Tampoco acepté cuando, en la clínica, me dijeron que iba a cesárea. Me resistí. Empecé a temblar. Estaba congelada, no podía para de tiritar. Mi cuerpo convulsionaba y no era por las contracciones. Se me caían las lágrimas y todos me preguntaban si me dolía algo, si estaba bien. No estaba bien, los odié a todos y quise que desaparecieran. Tuve la sensación de que si me quedaba a solas con mi bebé todo iba a estar bien. Me sentí invadida. No quería que me lo saquen pero ya tenía las piernas dormidas por la peridural.
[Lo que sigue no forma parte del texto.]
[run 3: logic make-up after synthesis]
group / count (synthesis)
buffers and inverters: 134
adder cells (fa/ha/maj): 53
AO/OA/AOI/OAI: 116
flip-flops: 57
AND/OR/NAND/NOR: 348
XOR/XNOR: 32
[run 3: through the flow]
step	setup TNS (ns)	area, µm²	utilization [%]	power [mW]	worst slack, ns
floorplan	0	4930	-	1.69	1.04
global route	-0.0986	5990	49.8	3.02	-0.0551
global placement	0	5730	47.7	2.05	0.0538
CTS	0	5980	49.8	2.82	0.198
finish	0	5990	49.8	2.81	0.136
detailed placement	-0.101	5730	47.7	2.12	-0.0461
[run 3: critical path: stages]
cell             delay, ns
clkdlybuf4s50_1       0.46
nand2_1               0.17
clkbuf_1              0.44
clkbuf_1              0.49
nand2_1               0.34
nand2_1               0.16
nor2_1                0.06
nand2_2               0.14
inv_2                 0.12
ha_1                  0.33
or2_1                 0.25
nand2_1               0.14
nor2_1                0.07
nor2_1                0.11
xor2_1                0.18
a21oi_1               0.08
**src/rtl/fifo_wr_arb_pkg.sv**
```systemverilog
// Shared types and helpers for the FIFO write-port arbiter.
// Optional burst-length cap is enabled by defining FIFO_WR_ARB_BURST_LIMIT_EN.
package fifo_wr_arb_pkg;

  typedef enum logic [0:0] {
    ST_IDLE  = 1'b0,
    ST_BURST = 1'b1
  } state_e;

  // last_ptr resets to the highest index so requester 0 is searched first.
  function automatic int last_ptr_rst(input int nreq);
    return nreq - 1;
  endfunction

  function automatic int cnt_width(input int max_burst);
    return $clog2(max_burst);
  endfunction

endpackage

```
**src/rtl/fifo_wr_arb_rr_pick.sv**
```systemverilog
// Combinational round-robin picker: one-hot pick of the first valid requester
// strictly after i_last_ptr, wrapping cyclically.
module fifo_wr_arb_rr_pick #(
  parameter int NREQ = 4,
  parameter int PW   = 2
) (
  input  logic [NREQ-1:0] i_valid,
  input  logic [PW-1:0]   i_last_ptr,
  output logic [NREQ-1:0] o_pick,
  output logic            o_any
);

  localparam logic [NREQ-1:0] ONE = NREQ'(1);

  int              w_idx;
  logic [NREQ-1:0] w_rot;

  always_comb begin
    o_pick = '0;
    w_idx  = 0;
    w_rot  = '0;
    // Scan farthest-to-nearest so the nearest valid requester overwrites the rest.
    for (int k = NREQ; k >= 1; k--) begin
      w_idx = int'(i_last_ptr) + k;
      if (w_idx >= NREQ) w_idx = w_idx - NREQ;
      w_rot = i_valid >> w_idx;
      if (w_rot[0]) o_pick = ONE << w_idx;
    end
  end

  assign o_any = |i_valid;

endmodule

```
**src/rtl/fifo_wr_arbiter.sv**
```systemverilog
// Round-robin arbiter sharing the FIFO write port among NREQ burst producers.
// Define FIFO_WR_ARB_BURST_LIMIT_EN to also end a burst after MAX_BURST words.
module fifo_wr_arbiter
  import fifo_wr_arb_pkg::*;
#(
  parameter int NREQ      = 4,
  parameter int DSIZE     = 8,
  parameter int MAX_BURST = 8
) (
  input  logic                  wclk,
  input  logic                  wrst_n,
  input  logic [NREQ-1:0]       req_valid,
  input  logic [NREQ-1:0]       req_last,
  input  logic [NREQ*DSIZE-1:0] req_data,
  output logic [NREQ-1:0]       req_ready,
  input  logic                  wfull,
  output logic                  winc,
  output logic [DSIZE-1:0]      wdata,
  output logic [NREQ-1:0]       grant,
  output logic                  busy,
  output state_e                dbg_state
);

  // Handshake: a word moves from requester i when req_valid[i] && req_ready[i];
  // only the owner sees ready, and ready drops combinationally with wfull.

  localparam int            PW           = $clog2(NREQ);
  localparam logic [PW-1:0] LAST_PTR_RST = PW'(last_ptr_rst(NREQ));

  if (NREQ < 2 || NREQ > 8 || MAX_BURST < 2 || (MAX_BURST & (MAX_BURST - 1)) != 0) begin : g_bad_cfg
    $error("fifo_wr_arbiter: unsupported NREQ or MAX_BURST");
  end

  state_e          r_state;
  logic [NREQ-1:0] r_grant;
  logic [PW-1:0]   r_last_ptr;

  logic [NREQ-1:0] w_pick;
  logic            w_any;
  logic [PW-1:0]   w_owner_idx;
  logic            w_xfer;
  logic            w_own_last;
  logic            w_limit;
  logic            w_end;

  fifo_wr_arb_rr_pick #(
    .NREQ (NREQ),
    .PW   (PW)
  ) u_pick (
    .i_valid    (req_valid),
    .i_last_ptr (r_last_ptr),
    .o_pick     (w_pick),
    .o_any      (w_any)
  );

  assign busy       = (r_state == ST_BURST);
  assign w_xfer     = busy && (|(req_valid & r_grant)) && !wfull;
  assign w_own_last = |(req_last & r_grant);
  assign w_end      = w_xfer && (w_own_last || w_limit);

  assign winc      = w_xfer;
  assign grant     = r_grant;
  assign req_ready = r_grant & {NREQ{~wfull}};
  assign dbg_state = r_state;

  always_comb begin
    w_owner_idx = '0;
    wdata       = '0;
    for (int i = 0; i < NREQ; i++) begin
      if (r_grant[i]) begin
        w_owner_idx = PW'(i);
        wdata       = req_data[i*DSIZE +: DSIZE];
      end
    end
  end

  always_ff @(posedge wclk or negedge wrst_n) begin
    if (!wrst_n) begin
      r_state    <= ST_IDLE;
      r_grant    <= '0;
      r_last_ptr <= LAST_PTR_RST;
    end else begin
      case (r_state)
        ST_IDLE: begin
          if (w_any) begin
            r_state <= ST_BURST;
            r_grant <= w_pick;
          end
        end
        ST_BURST: begin
          if (w_end) begin
            r_state    <= ST_IDLE;
            r_grant    <= '0;
            r_last_ptr <= w_owner_idx;
          end
        end
        default: begin
          r_state <= ST_IDLE;
          r_grant <= '0;
        end
      endcase
    end
  end

`ifdef FIFO_WR_ARB_BURST_LIMIT_EN
  localparam int CW = cnt_width(MAX_BURST);

  logic [CW-1:0] r_cnt;

  // Counts words already moved in this burst; the MAX_BURST-th word closes it.
  always_ff @(posedge wclk or negedge wrst_n) begin
    if (!wrst_n) begin
      r_cnt <= '0;
    end else if (r_state == ST_IDLE && w_any) begin
      r_cnt <= '0;
    end else if (w_xfer) begin
      r_cnt <= r_cnt + CW'(1);
    end
  end

  assign w_limit = (r_cnt == CW'(MAX_BURST - 1));
`else
  assign w_limit = 1'b0;
`endif

endmodule

```
**config.mk**
```make
export PLATFORM = sky130hd
export DESIGN_NAME = fifo_wr_arbiter
export DESIGN_NICKNAME = d
export VERILOG_FILES = /design/src/rtl/fifo_wr_arb_pkg.sv /design/src/rtl/fifo_wr_arb_rr_pick.sv /design/src/rtl/fifo_wr_arbiter.sv
export SDC_FILE = /design/constraint.sdc
export NUM_CORES = 1
export LEC_CHECK = 0
export ABC_AREA = 1
export CAP_MARGIN = 20
export CORE_AREA = 2 2 46 79
export CTS_CLUSTER_DIAMETER = 60
export DETAILED_ROUTE_END_ITERATION = 10
export DIE_AREA = 0 0 48 81
export PLACE_DENSITY = 0.87
export REMOVE_ABC_BUFFERS = 1
export SYNTH_ARGS = -nofsm -noshare
export SYNTH_HDL_FRONTEND = slang
export SYNTH_SLANG_ARGS = --single-unit
```
**constraint.sdc**
```tcl
create_clock -name wclk -period 1.6 [get_ports wclk]
set_input_delay 0.24 -clock wclk [delete_from_list [all_inputs] [get_ports wclk]]
set_output_delay 0.24 -clock wclk [all_outputs]
set_load 0.005 [all_outputs]
```
==> results.md <==
* Status: finished with violations
* Failing checks: setup timing
* Finished Core Util at 67.5%
* Top delay family on crit path: flip-flops
* R2r startpoint: r_last_ptr[0]
* CP Class: register to output pin
* Core Rows at 28
* Worst r2r dst: grant[2]
* Commonest non-fill, non-tap cells in the layout: 61 x nand2_1, 47 x clkdlybuf4s50_1, 21 x buf_4, 12 x buf_6
* Reg2Reg Depth at 9
* # port buffers at 61
* Period utilization at 109%
* Nets at 332
* DRT iter0 DRCs at 42
* Final setup violation count at 10
* Seq/Total Area, Yosys at 16.3%
* Top-Level Pins at 62
* Number of buffers and inverters on the critical path at 4
* Crit. End Element: output pin
* Mean Syn Cell Area at 5.82 um^2
* WP data arrival at 1.50 ns
* Final Hold Vio Count at 0
* Clock Latency Late Sink at 0.23 ns
* Layout cells sized above 1 at 36.1%
* DRT Wirelength at 4.85 mm
* Reg power frac at 9.0%
* Final instance area at 2250 um^2
* CTS H-Tree Depth at 1
* Synth Cell Area at 1090 um^2
* CP dominant cell by count: buf_6
* CTS tree: done
* R2r setup slk at -0.07 ns
* Initial antenna violation count at 0
* Yosys warning count at 0
* Clock transition at path regs at 0.04 ns
* First-pass DRT Iterations at 4
* Total gr overflow at 0
* Fmax at 576 MHz
* Critical-path cell list: clkinvlp_4 > buf_6 > buf_6 > nand3_2 > a21oi_2 > a21oi_1 > o21ai_1 > buf_2
* Critical path startpoint category: register
* Req. time, crit path at 1.36 ns
* Psw at 1.93 mW
* Slowest CP cell: dfrtp_2
* Post-DR vias/cell at 5.12
* Pwr per Cell Area at 1780 nW/um^2
* Largest net degree at the start of global routing at 21
* Routed WL per cell at 14.9 um
* Buffer levels on the longest clock path at 2
* Post-DP HPWL at 2.99 mm
* Synth Instances at 187
* DR vias at 1665
* Die height at 81 um
* Pre-CTS WS at -0.368 ns
* Final Max Slew Viols at 0
* ANT cells at 0
* Multi-input gate area at 997 um^2
* CP Max Fanout at 4
* Core area at 3330 um^2
* GP Congestion at 0.806
* Die Wd at 48 um
* Fin worst setup slack at -0.137 ns
* Die Area at 3890 um^2
* Post-placement cell count at 306
* Hold slack at 0.266 ns
* RSZ-0062 raised after global routing: true
* Total GRT Usage at 24.7%
* Initial Util at 32.7%
* Wire length of the first global-routing pass at 6.95 mm
* Post-Route Skew at 0.00101 ns
* Synth unique cells at 25
* CTS Root Cell: clkbuf_8
* Worst VDD drop at 0.00134 V
* Remaining DRCs at 0
* Worst-Margin Slew at 0.308 ns
* Sw Ratio at 48.4%
* Post-route ant nets at 0
* Leakage at 1.06 nW
* Max_cap viols at 0
* Seq cells post-synth at 7
* P_int at 2.06 mW
* Clock power share at 6.3%
* Number of global-route vias before repair at 1552
* Non-filler instance count after layout at 325
* Combinational Power Share at 84.7%
* Most common cell after layout, fill and taps aside: nand2_1
* Worst min path class: primary input to async pin
* Post-synth top area cell: nand2_1
* Number of CTS-inserted buffers at 3
* Fill cell count at 244
* Top-area cell type share of the netlist area at 23.1%
* Top post-synthesis cells by area: nand2_1 23%, dfrtp_1 11%, ha_1 9.2%
* Min Clock Period, post-route at 1.74 ns
* Post-DP Area at 1880 um^2
* Final total power at 3.99 mW
* Sequential cell area at 180 um^2
* Layout area overhead at 106%
* Clock sink count at 7
* Max_slew headroom at 79.4%
* Max incr delay on CP at 0.45 ns
* Setup TNS Final at -0.613 ns
## repair_timing
action	4_1_cts	5_1_grt
buffers inserted	14	0
pin swaps	15	15
setup endpoints to repair	21	19
resized for setup	77	38
gates cloned	2	0
hold buffers	0	0
endpoints found under the hold margin	0	0
## state kept, by name, summed over array words and instances, names as in the netlist
| signal | cells |
|---|---|
| busy | 1 |
| grant | 4 |
| r_last_ptr | 2 |
## worst max-delay path by stage
stage,startpoint,to,depth (start not counted)
after CTS,grant[1],wdata[7],8
after floorplan,r_last_ptr[0],grant[2],12
after global routing,grant[1],wdata[7],8
after global placement,req_valid[0],winc,7
after detailed placement,req_valid[0],winc,7
final,grant[1],wdata[7],8
## power groups by stage
stage	clock, mW	sequential [mW]	combinational [mW]
4_1_cts	0.249	0.346	3.07
5_1_grt	0.272	0.366	3.72
3_3_place_gp	0	0.353	2.45
2_1_floorplan	0	0.460	1.28
6_report	0.252	0.359	3.38
3_5_place_dp	0	0.356	2.52
## per-layer routing
metal  part of all wire [%]  up-vias  GRT usage (%)
li1                       -      798              -
met1                     33      772           23.0
met3                    6.9       17           6.00
met5                      0        -              0
met4                    3.3        0           6.76
met2                     57       78           48.3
Resultó que además de no haberse girado tenía vuelta de cordón. 
El gurú me explicó que cuando la energía está muy desequilibrada y, por algún motivo, esta empieza a circular para reacomodarse, el cuerpo pierde temperatura, se congela. Yo tirité todo el tiempo que duró la cesárea y hasta que llegué a la habitación. Habíamos dejado de ser uno fusionados en mi cuerpo y ahora estábamos cada uno por su cuenta. Este enjambre de energía, espíritu y materia que había coexistido por nueve meses llegaba a su fin en medio de un  procedimiento quirúrgico en una sala de hospital. Definitivamente no era lo que había imaginado. Pero como dicen las cosas son como son, no como nos gustaría que fueran. Eso es aceptar y aceptar es la antesala de sanar. 
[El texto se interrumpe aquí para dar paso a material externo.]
<file path="config.mk">
export PLATFORM = sky130hd
export DESIGN_NAME = sorted_vector_serializer
export DESIGN_NICKNAME = d
export VERILOG_FILES = /design/src/rtl/sorted_vector_serializer.sv
export SDC_FILE = /design/constraint.sdc
export NUM_CORES = 1
export LEC_CHECK = 0
export CAP_MARGIN = 40
export CORE_ASPECT_RATIO = 0.9
export CORE_MARGIN = 5
export CORE_UTILIZATION = 40
export CTS_BUF_LIST = sky130_fd_sc_hd__clkbuf_8
export DETAILED_ROUTE_END_ITERATION = 16
export DONT_BUFFER_PORTS = 1
export GPL_TIMING_DRIVEN = 0
export PLACE_DENSITY_LB_ADDON = 0.08
export SKIP_LAST_GASP = 1
export SYNTH_ARGS = -nofsm -noshare
export SYNTH_HDL_FRONTEND = slang
export SYNTH_SLANG_ARGS = --single-unit
</file>
<file path="constraint.sdc">
create_clock -name clk -period 4.6 [get_ports clk]
set_input_delay 1.38 -clock clk [delete_from_list [all_inputs] [get_ports clk]]
set_output_delay 1.38 -clock clk [all_outputs]
set_load 0.01 [all_outputs]
</file>
File: src/rtl/regfile_pkg.sv
// regfile_pkg: shared parameters for the register file, its write arbiter
// and decode.
//   DW   - data width
//   AW   - register address width
//   NREG - number of architectural registers (2**AW)
//   CW   - width of each per-register outstanding-write counter
//   SRC_ALU / SRC_MEM - writeback source indices used by the round-robin state
package regfile_pkg;

  localparam int DW   = 32;
  localparam int AW   = 5;
  localparam int NREG = 1 << AW;
  localparam int CW   = 2;

  localparam logic SRC_ALU = 1'b0;
  localparam logic SRC_MEM = 1'b1;

endpackage

File: src/rtl/reg_scoreboard.sv
// reg_scoreboard: per-register count of writes that have been issued but not
// yet committed to the register file.
//   clk, rst   - clock; synchronous active-high reset clears every count
//   iss_valid  - decode issuing an instruction with destination iss_addr
//   iss_addr   - destination register of the issuing instruction
//   iss_ready  - low when the destination count is saturated (never for r0)
//   dec_valid  - register file commits a write this edge (registered RW)
//   dec_addr   - register being committed (registered DA)
//   pending    - bit i set while register i has an outstanding write
module reg_scoreboard #(
  parameter int AW = regfile_pkg::AW,
  parameter int CW = regfile_pkg::CW
) (
  input  logic                 clk,
  input  logic                 rst,
  input  logic                 iss_valid,
  input  logic [AW-1:0]        iss_addr,
  output logic                 iss_ready,
  input  logic                 dec_valid,
  input  logic [AW-1:0]        dec_addr,
  output logic [(2**AW)-1:0]   pending
);

  localparam logic [CW-1:0] CNT_MAX  = {CW{1'b1}};
  localparam logic [CW-1:0] CNT_ZERO = {CW{1'b0}};
  localparam logic [CW-1:0] CNT_ONE  = {{(CW-1){1'b0}}, 1'b1};

  logic [(2**AW)-1:0] sat_s;
  logic               inc_s;

  // r0 is never tracked, so it can always accept an issue
  assign iss_ready = !sat_s[iss_addr] || (iss_addr == {AW{1'b0}});
  assign inc_s     = iss_valid && iss_ready && (iss_addr != {AW{1'b0}});

  for (genvar i = 0; i < (2**AW); i++) begin : g_cnt
    logic [CW-1:0] cnt_r;
    logic          inc_hit_s;
    logic          dec_hit_s;

    assign inc_hit_s = inc_s && (iss_addr == AW'(i));
    assign dec_hit_s = dec_valid && (dec_addr == AW'(i));

    // Outstanding-write counter: coincident inc/dec cancel, a decrement of
    // zero is a protocol error and leaves the count at zero
    always_ff @(posedge clk) begin
      if (rst) begin
        cnt_r <= CNT_ZERO;
      end else if (inc_hit_s && !dec_hit_s) begin
        cnt_r <= cnt_r + CNT_ONE;
      end else if (dec_hit_s && !inc_hit_s && (cnt_r != CNT_ZERO)) begin
        cnt_r <= cnt_r - CNT_ONE;
      end else begin
        cnt_r <= cnt_r;
      end
    end

    assign sat_s[i]   = (cnt_r == CNT_MAX);
    assign pending[i] = (cnt_r != CNT_ZERO);
  end

endmodule
$ cat config.mk
export PLATFORM = sky130hd
export DESIGN_NAME = keypad_scan_ctrl
export DESIGN_NICKNAME = d
export VERILOG_FILES = /design/src/rtl/keypad_scan_ctrl.sv
export SDC_FILE = /design/constraint.sdc
export NUM_CORES = 1
export LEC_CHECK = 0
export BUFFER_PORTS_ARGS = -buffer_cell sky130_fd_sc_hd__buf_2
export CAP_MARGIN = 5
export CORE_MARGIN = 2
export CORE_UTILIZATION = 45
export CTS_CLUSTER_DIAMETER = 200
export CTS_CLUSTER_SIZE = 8
export DETAILED_ROUTE_END_ITERATION = 16
export PLACE_DENSITY = 0.63
export SLEW_MARGIN = 20
export SYNTH_ARGS = -nofsm -noshare
export SYNTH_HDL_FRONTEND = slang
export SYNTH_SLANG_ARGS = --single-unit
export TNS_END_PERCENT = 1
$ cat constraint.sdc
create_clock -name clock -period 2.31 [get_ports clock]
set_input_delay 0.1155 -clock clock [delete_from_list [all_inputs] [get_ports clock]]
set_output_delay 0.1155 -clock clock [all_outputs]
set_load 0.02 [all_outputs]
martes, 1 de julio de 2014

El Casamiento de Muriel

La vi por primera vez cuando era una adolescente. Me identifiqué de inmediato con aquella Toni Collette regordeta soñando con su vestido de novia, desesperada por ser amada. Y la escena de ella cantando Waterloo, vistiendo uno de esos trajes había sido lo máximo. En aquel momento yo me quería casar, a pesar de no creer en Dios ni en la iglesia, quería un novio y un vestido blanco, y también escuchaba ABBA. 
La segunda vez que la vi fue en el 2007 en Belfast, Irlanda. Habíamos ido a ver a nuestra amiga de la secundaria Ruth que vivía allí hacía 6 años. Natalia y yo viajábamos con algunos euros en el bolsillo y eso nos obligaba a economizar en todo, sobre todo en la comida, así que volvimos raquíticas. Pero esa semana que estuvimos en Belfast, comimos como animales de engorde y nos reímos como tres colegialas viendo El casamiento de Muriel. Yo seguía mirando revistas con vestidos de novia pero había dejado de escuchar ABBA. Había conocido a alguien un mes antes de viajar. "Para un par de salidas" les había dicho a mis amigas porque no le veía futuro a la relación. No tenía una carrera universitaria, vivía de prestado y dormía en un colchoncito que enrollaba todas las mañanas. Lo único que le importaba era hacer música.
La tercera vez la vi sola, hace algunos días. Mi bebito dormía en su habitación y mi marido trabajaba. Enganché la peli recién empezada y ni lo dudé. Verla de nuevo era recorrer mentalmente como las escenas de la película, estos momentos de mi vida. Terminé con aquel joven músico que había conocido antes de viajar. La relación sin futuro se convirtió en 7 años de relación. Adoptamos dos gatas, viajamos juntos a Europa, visitamos a Ruth, compramos un PH a refaccionar y tuvimos un hijo. 
Como Muriel, qué idea tan romántica que tenemos acerca del matrimonio. Tan irreal como lo que creemos que es el amor hasta que nos ocurre y como es la maternidad hasta que vemos las dos rayitas en el Evatest.   Yo finalmente encontré a un hombre que me ama y aunque creo que me tendré que conformar con el certificado de convivencia que tramitamos para la obra social, les confieso que no dejé de soñar con el vestido blanco.


Este post se lo dedico a dos románticas, Ruth que atravesó un continente persiguiendo su sueño y Nati que sueña hasta despierta.